-1

i was hoping someone could help me understand why this happens:

    String s = "tbody\n" +"a\n" +"/tbody";
    Pattern p = Pattern.compile("tbody[^(/tbody)]+/tbody"); 

    Matcher m = p.matcher(s);

    while(m.find()){
        System.out.println("found: \n\n"+m.group());            
    }

Output is:

found: 

tbody

a

/tbody

But if String s = "tbody\n" +"ao\n" +"/tbody" (I added an o after the a) it prints nothing.

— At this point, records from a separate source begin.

File: src/rtl/approx_adder_pipe.sv
// approx_adder_pipe: pipelined WIDTH-bit ripple adder with optional approximate
// low-order cells (carry-out = a&b) selected per transaction by mode.
// The carry chain is cut into STAGES register segments behind a single
// valid/ready handshake with a global advance enable (bubbles are kept).
// Optional feature macro: APPROX_ERR_STAT_EN adds an exact reference path,
// err_clr / err_count ports and a saturating mismatch counter.
module approx_adder_pipe #(
    parameter int WIDTH       = 8,
    parameter int APPROX_BITS = 4,
    parameter int STAGES      = 2
) (
    input  logic             clk,
    input  logic             rst,
    input  logic             in_valid,
    output logic             in_ready,
    input  logic [WIDTH-1:0] a,
    input  logic [WIDTH-1:0] b,
    input  logic             cin,
    input  logic             mode,
    output logic             out_valid,
    input  logic             out_ready,
    output logic [WIDTH-1:0] sum,
    output logic             cout
`ifdef APPROX_ERR_STAT_EN
    ,
    input  logic             err_clr,
    output logic [15:0]      err_count
`endif
);

    // Bits per segment; trailing segments may be short or even empty.
    localparam int SEG  = (WIDTH + STAGES - 1) / STAGES;
    localparam int LAST = STAGES - 1;

    // Per-stage pipeline registers. Operands travel in full so later
    // segments can consume their slice; sum holds the bits resolved so far.
    logic             valid_q [STAGES];
    logic             valid_d [STAGES];
    logic [WIDTH-1:0] a_q     [STAGES];
    logic [WIDTH-1:0] a_d     [STAGES];
    logic [WIDTH-1:0] b_q     [STAGES];
    logic [WIDTH-1:0] b_d     [STAGES];
    logic             mode_q  [STAGES];
    logic             mode_d  [STAGES];
    logic             carry_q [STAGES];
    logic             carry_d [STAGES];
    logic [WIDTH-1:0] sum_q   [STAGES];
    logic [WIDTH-1:0] sum_d   [STAGES];
`ifdef APPROX_ERR_STAT_EN
    logic             ref_carry_q [STAGES];
    logic             ref_carry_d [STAGES];
    logic [WIDTH-1:0] ref_sum_q   [STAGES];
    logic [WIDTH-1:0] ref_sum_d   [STAGES];
`endif

    // Whole pipeline moves together whenever the output slot is free or drains.
    logic adv;

    assign adv       = out_ready | ~valid_q[LAST];
    assign in_ready  = adv;
    assign out_valid = valid_q[LAST];
    assign sum       = sum_q[LAST];
    assign cout      = carry_q[LAST];

    for (genvar gi = 0; gi < STAGES; gi++) begin : g_stage
        localparam int LO = gi * SEG;
        localparam int HI = ((gi + 1) * SEG < WIDTH) ? (gi + 1) * SEG : WIDTH;

        logic             src_valid;
        logic             src_mode;
        logic             src_carry;
        logic [WIDTH-1:0] src_a;
        logic [WIDTH-1:0] src_b;
        logic [WIDTH-1:0] src_sum;
        logic             seg_carry;
        logic [WIDTH-1:0] seg_sum;
`ifdef APPROX_ERR_STAT_EN
        logic             src_ref_carry;
        logic [WIDTH-1:0] src_ref_sum;
        logic             ref_seg_carry;
        logic [WIDTH-1:0] ref_seg_sum;
`endif

        if (gi == 0) begin : g_src_in
            assign src_valid = in_valid;
            assign src_mode  = mode;
            assign src_carry = cin;
            assign src_a     = a;
            assign src_b     = b;
            assign src_sum   = '0;
`ifdef APPROX_ERR_STAT_EN
            assign src_ref_carry = cin;
            assign src_ref_sum   = '0;
`endif
        end else begin : g_src_prev
            assign src_valid = valid_q[gi-1];
            assign src_mode  = mode_q[gi-1];
            assign src_carry = carry_q[gi-1];
            assign src_a     = a_q[gi-1];
            assign src_b     = b_q[gi-1];
            assign src_sum   = sum_q[gi-1];
`ifdef APPROX_ERR_STAT_EN
            assign src_ref_carry = ref_carry_q[gi-1];
            assign src_ref_sum   = ref_sum_q[gi-1];
`endif
        end

        // Ripple this segment's bits; approximate cells drop the carry-in term.
        always_comb begin
            seg_carry = src_carry;
            seg_sum   = src_sum;
            for (int i = 0; i < WIDTH; i++) begin
                if ((i >= LO) && (i < HI)) begin
                    seg_sum[i] = src_a[i] ^ src_b[i] ^ seg_carry;
                    if (src_mode && (i < APPROX_BITS)) begin
                        seg_carry = src_a[i] & src_b[i];
                    end else begin
                        seg_carry = (src_a[i] & src_b[i]) |
                                    (src_a[i] & seg_carry) |
                                    (src_b[i] & seg_carry);
                    end
                end
            end
        end

`ifdef APPROX_ERR_STAT_EN
        // Exact reference ripple over the same segment, used only for statistics.
        always_comb begin
            ref_seg_carry = src_ref_carry;
            ref_seg_sum   = src_ref_sum;
            for (int i = 0; i < WIDTH; i++) begin
                if ((i >= LO) && (i < HI)) begin
                    ref_seg_sum[i] = src_a[i] ^ src_b[i] ^ ref_seg_carry;
                    ref_seg_carry  = (src_a[i] & src_b[i]) |
                                     (src_a[i] & ref_seg_carry) |
                                     (src_b[i] & ref_seg_carry);
                end
            end
        end
`endif

        // Shift the stage forward on advance, otherwise hold everything.
        always_comb begin
            valid_d[gi] = valid_q[gi];
            a_d[gi]     = a_q[gi];
            b_d[gi]     = b_q[gi];
            mode_d[gi]  = mode_q[gi];
            carry_d[gi] = carry_q[gi];
            sum_d[gi]   = sum_q[gi];
`ifdef APPROX_ERR_STAT_EN
            ref_carry_d[gi] = ref_carry_q[gi];
            ref_sum_d[gi]   = ref_sum_q[gi];
`endif
            if (adv) begin
                valid_d[gi] = src_valid;
                a_d[gi]     = src_a;
                b_d[gi]     = src_b;
                mode_d[gi]  = src_mode;
                carry_d[gi] = seg_carry;
                sum_d[gi]   = seg_sum;
`ifdef APPROX_ERR_STAT_EN
                ref_carry_d[gi] = ref_seg_carry;
                ref_sum_d[gi]   = ref_seg_sum;
`endif
            end
        end
    end

    // Stage registers; reset discards all in-flight tokens and zeroes the output.
    always_ff @(posedge clk or posedge rst) begin
        if (rst) begin
            for (int k = 0; k < STAGES; k++) begin
                valid_q[k] <= 1'b0;
                a_q[k]     <= '0;
                b_q[k]     <= '0;
                mode_q[k]  <= 1'b0;
                carry_q[k] <= 1'b0;
                sum_q[k]   <= '0;
`ifdef APPROX_ERR_STAT_EN
                ref_carry_q[k] <= 1'b0;
                ref_sum_q[k]   <= '0;
`endif
            end
        end else begin
            for (int k = 0; k < STAGES; k++) begin
                valid_q[k] <= valid_d[k];
                a_q[k]     <= a_d[k];
                b_q[k]     <= b_d[k];
                mode_q[k]  <= mode_d[k];
                carry_q[k] <= carry_d[k];
                sum_q[k]   <= sum_d[k];
`ifdef APPROX_ERR_STAT_EN
                ref_carry_q[k] <= ref_carry_d[k];
                ref_sum_q[k]   <= ref_sum_d[k];
`endif
            end
        end
    end

`ifdef APPROX_ERR_STAT_EN
    logic [15:0] err_count_q;
    logic [15:0] err_count_d;
    logic        out_xfer;
    logic        mismatch;

    // Count delivered results that differ from the exact answer; clear dominates.
    always_comb begin
        out_xfer    = valid_q[LAST] & out_ready;
        mismatch    = {carry_q[LAST], sum_q[LAST]} != {ref_carry_q[LAST], ref_sum_q[LAST]};
        err_count_d = err_count_q;
        if (err_clr) begin
            err_count_d = '0;
        end else if (out_xfer && mismatch && (err_count_q != 16'hFFFF)) begin
            err_count_d = err_count_q + 16'd1;
        end
    end

    // Mismatch counter register.
    always_ff @(posedge clk or posedge rst) begin
        if (rst) begin
            err_count_q <= '0;
        end else begin
            err_count_q <= err_count_d;
        end
    end

    assign err_count = err_count_q;
`endif

endmodule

Can anyone tell me what I am missing?

I'm using NetBeans 7.4.

4J41
  • 5,005
  • 1
  • 29
  • 41
  • `[..]` in a regular expression is a *character class* - now you know the name, look it up :) In any case, consider just using a *non-greedy/lazy quantifier*: `tbody(.*?)/tbody` (you may also be interested in *word boundaries*). – user2864740 Jan 21 '14 at 22:27
  • You seem to be trying to figure out how to parse HTML with regular expressions. This is a non-starter, since HTML is not a regular language. Please read [this answer](http://stackoverflow.com/a/1732454/18157) – Jim Garrison Jan 21 '14 at 22:46
  • @JimGarrison i'm not sure what i'm trying to do is parsing. I need to collect info from a specific website, wich lies between those tags. – user2847339 Jan 22 '14 at 03:17
  • You'll be much better off if you use a real HTML parser like JSoup – Jim Garrison Jan 22 '14 at 04:01

1 Answers1

1

The [^(/tbody)] is not what you thought it is. It does not mean any string which is not /tbody. Instead it negates each char one by one. Now /tbody contains o and you added an o (so you have that o negated). That's why it does not match any more.

Try adding x instead of o and it will keep working (as x is not among the chars you negated).

peter.petrov
  • 38,363
  • 16
  • 94
  • 159